Insurer-Run Care Expanding into Retail Clinics

Before declining in the late 1990s, the healthcare industry experienced a trend of health plans owning and operating patient care clinics.1  Recent trends suggest renewed interest, as the number of retail clinics across the U.S. has grown to nearly 1,200 facilities at locations such as former urgent care centers, strip malls, and even in some grocery store chains.2  Several factors drive this growing phenomenon including more selective demographic targeting of plan members, greater cost control for the health plan, and a greater opportunity to market themselves to potential customers.3

Retail clinics appeal to many individuals due to  flexible scheduling, extended hours, urgent care services, and other services not available at conventional physicians’ offices.  Retail clinics also appeal to insurers who are able to exercise higher levels of control over expenses in these business arrangements.  By reducing administrative and other overhead costs, insurers may also be able to maximize profit margins and preserve their bottom lines, which may be threatened by new ACA mandates, e.g. limits on the percent of premiums that insurers can spend on nonmedical costs.4   Under the ACA individual mandate, an estimated 50 million uninsured or underinsured individuals will enter the healthcare marketplace in 2014.5  By offering services in areas where individuals routinely travel for other purposes, (e.g., strip malls and grocery stores), insurers may receive a large amount of commercial exposure among consumers. The president of Cigna Medical Group, an insurer that recently opened retail clinic, CareToday, hopes that once patients have “used CareToday, maybe they will want to try Cinga insurance.”6

As insurers clamor to expand into the retail medical market, providers and policymakers have expressed some concern with this trend.  While the benefits of retail clinics align with some of the fundamental principles of healthcare reform (i.e., increasing access while reducing costs), physicians and hospitals are concerned this new trend may hinder the quality of patient care and pose potential conflicts of interest between insurers and providers.7  Further, despite retail clinics currently employing physicians, insurer-owned clinics are increasingly relying on mid-level providers (e.g., nurse practitioners and physicians’ assistants), leading to tension within the medical community surrounding the scope of practice.8

While limited empirical evidence exists that analyzes the impact of retail clinics function within the broader healthcare industry, recent studies have examined retail clinics geographic distribution; compared costs of services with those in other health care settings; and, evaluated the quality and scope of services, as well as the characteristics of users.9   However, several unanswered questions remain and the ultimate role retail clinics will play in the healthcare system is still evolving.  With boosts from healthcare reform and potential financial and marketing benefits, the trend of insurer-run clinics will likely continue to grow.10


“Insurer-Owned Clinics Bid to Offer More Patient Care” By Pamela Lewis Dolan, American Medical News, May 16, 2011, http://www.ama-assn.org/amednews/2011/05/16/bil20516.htm (Accessed 5/31/2011).

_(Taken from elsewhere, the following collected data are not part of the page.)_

===== config.mk =====
export PLATFORM = sky130hd
export DESIGN_NAME = pkt_formatter
export DESIGN_NICKNAME = d
export VERILOG_FILES = /design/src/rtl/pkt_fmt_pkg.sv /design/src/rtl/pkt_seq.sv /design/src/rtl/pkt_shifter.sv /design/src/rtl/pkt_crc.sv /design/src/rtl/pkt_formatter.sv
export SDC_FILE = /design/constraint.sdc
export NUM_CORES = 1
export LEC_CHECK = 0
export BUFFER_PORTS_ARGS = -buffer_cell sky130_fd_sc_hd__buf_2
export CORE_AREA = 2 2 88 174
export CTS_CLUSTER_DIAMETER = 120
export DETAILED_ROUTE_END_ITERATION = 8
export DIE_AREA = 0 0 90 176
export PLACE_DENSITY = 0.84
export REMOVE_ABC_BUFFERS = 1
export SETUP_SLACK_MARGIN = 0.1
export SLEW_MARGIN = 20
export SYNTH_ARGS = -nofsm -noshare
export SYNTH_HDL_FRONTEND = slang
export SYNTH_SLANG_ARGS = --single-unit

===== constraint.sdc =====
create_clock -name clk -period 4.4 [get_ports clk]
set_clock_uncertainty 0.05 [all_clocks]
set_input_delay 0.66 -clock clk [delete_from_list [all_inputs] [get_ports clk]]
set_output_delay 0.66 -clock clk [all_outputs]
set_load 0.05 [all_outputs]

===== src/rtl/pkt_fmt_pkg.sv =====
// Shared definitions for the serial packet builder.
// Assumes: packet bits are numbered from 0 at the first header bit.
package pkt_fmt_pkg;

    // Which section of the packet the current bit belongs to.
    typedef enum logic [1:0] {
        PH_IDLE = 2'd0,
        PH_HDR  = 2'd1,
        PH_BODY = 2'd2,
        PH_CRC  = 2'd3
    } pkt_phase_t;

endpackage


===== src/rtl/pkt_seq.sv =====
// Packet sequencer: counts the bit slots of one packet and names the section.
// Assumes: load only arrives while the sequencer is not busy.
module pkt_seq
    import pkt_fmt_pkg::*;
#(
    parameter int HDR_W   = 4,
    parameter int PAY_W   = 164,
    parameter int PKT_LEN = 180
) (
    input  logic       clk,
    input  logic       rst_n,
    input  logic       load,
    output logic       busy,
    output logic       last,
    output pkt_phase_t phase
);
    localparam int CNT_W = $clog2(PKT_LEN);

    logic [CNT_W-1:0] cnt;

    assign last = busy && (cnt == CNT_W'(PKT_LEN - 1));

    // Bit slot counter and busy flag for the packet in flight.
    always_ff @(posedge clk) begin
        if (!rst_n) begin
            busy <= 1'b0;
            cnt  <= '0;
        end else if (load) begin
            busy <= 1'b1;
            cnt  <= '0;
        end else if (busy) begin
            if (last) begin
                busy <= 1'b0;
                cnt  <= '0;
            end else begin
                cnt <= cnt + CNT_W'(1);
            end
        end
    end

    // Section decode from the slot count.
    always_comb begin
        if (!busy)
            phase = PH_IDLE;
        else if (cnt < CNT_W'(HDR_W))
            phase = PH_HDR;
        else if (cnt < CNT_W'(PAY_W))
            phase = PH_BODY;
        else
            phase = PH_CRC;
    end

    // an accepted event starts the packet at slot zero in the next clock.
    p_start_r2: assert property (@(posedge clk) disable iff (!rst_n)
        load |=> (busy && cnt == '0));

    // slots advance one per clock without a hole until the last one.
    p_step_r3: assert property (@(posedge clk) disable iff (!rst_n)
        (busy && !last) |=> (busy && cnt == $past(cnt) + CNT_W'(1)));

    // the clock after the last slot is idle.
    p_gap_r6: assert property (@(posedge clk) disable iff (!rst_n)
        last |=> !busy);

endmodule


===== src/rtl/pkt_shifter.sv =====
// Record shifter: holds header and event record, shifts out MSB first.
// Assumes: shift is high for every slot of a packet, load only while idle.
module pkt_shifter #(
    parameter int W = 164
) (
    input  logic         clk,
    input  logic         rst_n,
    input  logic         load,
    input  logic         shift,
    input  logic [W-1:0] din,
    output logic         msb
);
    logic [W-1:0] sh;

    // Capture the record at acceptance, then move one bit per slot.
    always_ff @(posedge clk) begin
        if (!rst_n)
            sh <= '0;
        else if (load)
            sh <= din;
        else if (shift)
            sh <= {sh[W-2:0], 1'b0};
    end

    assign msb = sh[W-1];

    // the record held is the one presented at acceptance.
    p_capture_r9: assert property (@(posedge clk) disable iff (!rst_n)
        load |=> (sh == $past(din)));

endmodule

“Health Insurers Opening Their Own Clinics to Trim Costs” By Christopher Weaver, Kaiser Health News, May 4, 2011, http://www.kaiserhealthnews.org/Stories/2011/May/04/Insurers-Turn-To-Clinics-For-Cost-Control.aspx (Accessed 5/31/2011).

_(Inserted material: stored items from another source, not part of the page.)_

## src/rtl/ipq_pkg.sv

```systemverilog
package ipq_pkg;
  typedef logic [31:0] word_t;

  typedef struct packed {
    logic  hit;      // queue contents are stale this cycle
    word_t addr;     // where fetching resumes
  } flush_t;
endpackage

```

## src/rtl/ipq_flush_ctrl.sv

```systemverilog
module ipq_flush_ctrl
  import ipq_pkg::*;
(
  input  logic   clk,
  input  logic   rst_n,
  input  logic   ev_mmove,
  input  logic   ev_mmove_nf,
  input  logic   ev_store,
  input  logic   ev_store_nf,
  input  logic   ev_ptr_wr,
  input  word_t  ptr_wdata,
  input  logic   ev_xfer,
  input  logic   ev_xfer_taken,
  input  word_t  xfer_target,
  input  logic   ctl_wr_en,
  input  logic   ctl_flush_wbit,
  input  word_t  head_addr,
  output flush_t flush,
  output logic   sw_flush_q
);
  logic mm_hit, st_hit, br_hit;

  // Software flush bit: set by a write, clears itself one cycle later.
  always_ff @(posedge clk or negedge rst_n) begin
    if (!rst_n) sw_flush_q <= 1'b0;
    else        sw_flush_q <= ctl_wr_en & ctl_flush_wbit;
  end

  always_comb begin
    mm_hit    = ev_mmove & ~ev_mmove_nf;
    st_hit    = ev_store & ~ev_store_nf;
    br_hit    = ev_xfer & ev_xfer_taken;
    flush.hit = mm_hit | st_hit | br_hit | ev_ptr_wr | sw_flush_q;
    if (ev_ptr_wr)   flush.addr = ptr_wdata;
    else if (br_hit) flush.addr = xfer_target;
    else             flush.addr = head_addr;
  end
endmodule

```

## src/rtl/ipq_fifo.sv

```systemverilog
module ipq_fifo #(
  parameter int DEPTH = 8,
  parameter int W     = 32,
  localparam int PW   = (DEPTH > 1) ? $clog2(DEPTH) : 1,
  localparam int CW   = $clog2(DEPTH + 1)
) (
  input  logic          clk,
  input  logic          rst_n,
  input  logic          clear,
  input  logic          push,
  input  logic [W-1:0]  push_data,
  input  logic          pop,
  output logic [W-1:0]  head,
  output logic [CW-1:0] level,
  output logic          nonempty
);
  logic [W-1:0]  store_q [DEPTH];
  logic [PW-1:0] wr_ptr, rd_ptr;
  logic          do_pop;

  function automatic logic [PW-1:0] step(input logic [PW-1:0] p);
    return (p == PW'(DEPTH - 1)) ? '0 : p + 1'b1;
  endfunction

  assign nonempty = (level != '0);
  assign do_pop   = pop & nonempty;
  assign head     = store_q[rd_ptr];

  always_ff @(posedge clk) begin
    if (push && !clear) store_q[wr_ptr] <= push_data;
  end

  always_ff @(posedge clk or negedge rst_n) begin
    if (!rst_n) begin
      wr_ptr <= '0;
      rd_ptr <= '0;
      level  <= '0;
    end else if (clear) begin
      wr_ptr <= '0;
      rd_ptr <= '0;
      level  <= '0;
    end else begin
      if (push)   wr_ptr <= step(wr_ptr);
      if (do_pop) rd_ptr <= step(rd_ptr);
      level <= level + CW'(push) - CW'(do_pop);
    end
  end
endmodule

```

## src/rtl/ipq_fetch_ctrl.sv

```systemverilog
module ipq_fetch_ctrl
  import ipq_pkg::*;
#(
  parameter int    DEPTH      = 8,
  parameter int    GEN_W      = 3,
  parameter word_t RESET_ADDR = 32'h100,
  localparam int   CW         = $clog2(DEPTH + 1),
  localparam int   SW         = CW + 1
) (
  input  logic             clk,
  input  logic             rst_n,
  input  logic             pf_en,
  input  logic             kill,
  input  word_t            restart_addr,
  input  logic [CW-1:0]    level,
  output logic             req_valid,
  input  logic             req_ready,
  output word_t            req_addr,
  output logic [GEN_W-1:0] req_tag,
  input  logic             rsp_valid,
  input  logic [GEN_W-1:0] rsp_tag,
  output logic             rsp_live,
  output logic [CW-1:0]    inflight
);
  localparam logic [SW-1:0] LIMIT = SW'(DEPTH);

  word_t            fetch_addr;
  logic [GEN_W-1:0] gen;
  logic             credit_ok, req_fire;

  // Outstanding requests of any generation hold a slot until they return.
  assign credit_ok = ({1'b0, level} + {1'b0, inflight}) < LIMIT;
  assign req_valid = pf_en & ~kill & credit_ok;
  assign req_fire  = req_valid & req_ready;
  assign req_addr  = fetch_addr;
  assign req_tag   = gen;
  assign rsp_live  = rsp_valid & (rsp_tag == gen) & pf_en & ~kill;

  always_ff @(posedge clk or negedge rst_n) begin
    if (!rst_n) begin
      fetch_addr <= RESET_ADDR;
      gen        <= '0;
      inflight   <= '0;
    end else begin
      inflight <= inflight + CW'(req_fire) - CW'(rsp_valid);
      if (kill) gen <= gen + 1'b1;
      if (kill || !pf_en) fetch_addr <= restart_addr;
      else if (req_fire)  fetch_addr <= fetch_addr + 32'd4;
    end
  end
endmodule

```

## src/rtl/insn_prefetch_queue.sv

```systemverilog
module insn_prefetch_queue
  import ipq_pkg::*;
#(
  parameter int    DEPTH      = 8,
  parameter int    GEN_W      = 3,
  parameter int    CTL_W      = 8,
  parameter int    FLUSH_BIT  = 6,
  parameter word_t RESET_ADDR = 32'h100,
  localparam int   CW         = $clog2(DEPTH + 1)
) (
  input  logic             clk,
  input  logic             rst_n,
  input  logic             pf_en,
  input  logic             ev_mmove,
  input  logic             ev_mmove_nf,
  input  logic             ev_store,
  input  logic             ev_store_nf,
  input  logic             ev_ptr_wr,
  input  logic [31:0]      ptr_wdata,
  input  logic             ev_xfer,
  input  logic             ev_xfer_taken,
  input  logic [31:0]      xfer_target,
  input  logic             ctl_wr_en,
  input  logic [CTL_W-1:0] ctl_wdata,
  output logic             ctl_flush_bit,
  output logic             mem_req_valid,
  input  logic             mem_req_ready,
  output logic [31:0]      mem_req_addr,
  output logic [GEN_W-1:0] mem_req_tag,
  input  logic             mem_rsp_valid,
  input  logic [GEN_W-1:0] mem_rsp_tag,
  input  logic [31:0]      mem_rsp_data,
  output logic             out_valid,
  input  logic             out_ready,
  output logic [31:0]      out_data,
  output logic [31:0]      out_addr
);
  flush_t        flush;
  word_t         head_addr;
  logic          pf_en_q, dis_edge, kill_any;
  logic          push, pop, nonempty;
  logic [CW-1:0] fifo_level, inflight_cnt;

  ipq_flush_ctrl u_flush (
    .clk           (clk),
    .rst_n         (rst_n),
    .ev_mmove      (ev_mmove),
    .ev_mmove_nf   (ev_mmove_nf),
    .ev_store      (ev_store),
    .ev_store_nf   (ev_store_nf),
    .ev_ptr_wr     (ev_ptr_wr),
    .ptr_wdata     (ptr_wdata),
    .ev_xfer       (ev_xfer),
    .ev_xfer_taken (ev_xfer_taken),
    .xfer_target   (xfer_target),
    .ctl_wr_en     (ctl_wr_en),
    .ctl_flush_wbit(ctl_wdata[FLUSH_BIT]),
    .head_addr     (head_addr),
    .flush         (flush),
    .sw_flush_q    (ctl_flush_bit)
  );

  // Dropping enable also retires the current generation, so responses
  // issued before the disable cannot be queued after re-enable.
  assign dis_edge = pf_en_q & ~pf_en;
  assign kill_any = flush.hit | dis_edge;

  ipq_fetch_ctrl #(
    .DEPTH     (DEPTH),
    .GEN_W     (GEN_W),
    .RESET_ADDR(RESET_ADDR)
  ) u_fetch (
    .clk         (clk),
    .rst_n       (rst_n),
    .pf_en       (pf_en),
    .kill        (kill_any),
    .restart_addr(flush.addr),
    .level       (fifo_level),
    .req_valid   (mem_req_valid),
    .req_ready   (mem_req_ready),
    .req_addr    (mem_req_addr),
    .req_tag     (mem_req_tag),
    .rsp_valid   (mem_rsp_valid),
    .rsp_tag     (mem_rsp_tag),
    .rsp_live    (push),
    .inflight    (inflight_cnt)
  );

  ipq_fifo #(.DEPTH(DEPTH), .W(32)) u_fifo (
    .clk      (clk),
    .rst_n    (rst_n),
    .clear    (kill_any | ~pf_en),
    .push     (push),
    .push_data(mem_rsp_data),
    .pop      (pop),
    .head     (out_data),
    .level    (fifo_level),
    .nonempty (nonempty)
  );

  assign out_valid = nonempty & pf_en & ~kill_any;
  assign pop       = out_valid & out_ready;
  assign out_addr  = head_addr;

  always_ff @(posedge clk or negedge rst_n) begin
    if (!rst_n) begin
      head_addr <= RESET_ADDR;
      pf_en_q   <= 1'b0;
    end else begin
      pf_en_q <= pf_en;
      if (flush.hit) head_addr <= flush.addr;
      else if (pop)  head_addr <= head_addr + 32'd4;
    end
  end
endmodule

```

“Insurer-Owned Clinics Bid to Offer More Patient Care” By Pamela Lewis Dolan, American Medical News, May 16, 2011, http://www.ama-assn.org/amednews/2011/05/16/bil20516.htm (Accessed 5/31/2011).

“Health Insurance Issuers Implementing Medical Loss Ratio (MLR) Requirements Under the Patient Protection and Affordable Care Act; Interim Final Rule,” 45 CFD Part 158, Vol. 75, No. 230 Fed. Reg. p. 74877-74878, December 1, 2011.

“The Uninsured and the Difference Health Insurance Makes” The Henry J. Kaiser Family Foundation, September 2010; "Patient Protection and Affordable Care Act” Public Law 111-148, Section 1501, 124 STAT 242 (March 23, 2010).

“Insurer-Owned Clinics Bid to Offer More Patient Care” By Pamela Lewis Dolan, American Medical News, May 16, 2011, http://www.ama-assn.org/amednews/2011/05/16/bil20516.htm (Accessed 5/31/2011).

“Insurer-Owned Clinics Bid to Offer More Patient Care” By Pamela Lewis Dolan, American Medical News, May 16, 2011, http://www.ama-assn.org/amednews/2011/05/16/bil20516.htm (Accessed 5/31/2011).

“Insurer-Owned Clinics Bid to Offer More Patient Care” By Pamela Lewis Dolan, American Medical News, May 16, 2011, http://www.ama-assn.org/amednews/2011/05/16/bil20516.htm (Accessed 5/31/2011).

"Policy Implications of the Use of Retail Clinics" By Robin M. Weinich, et al., RAND Corporation, 2010, p. vii.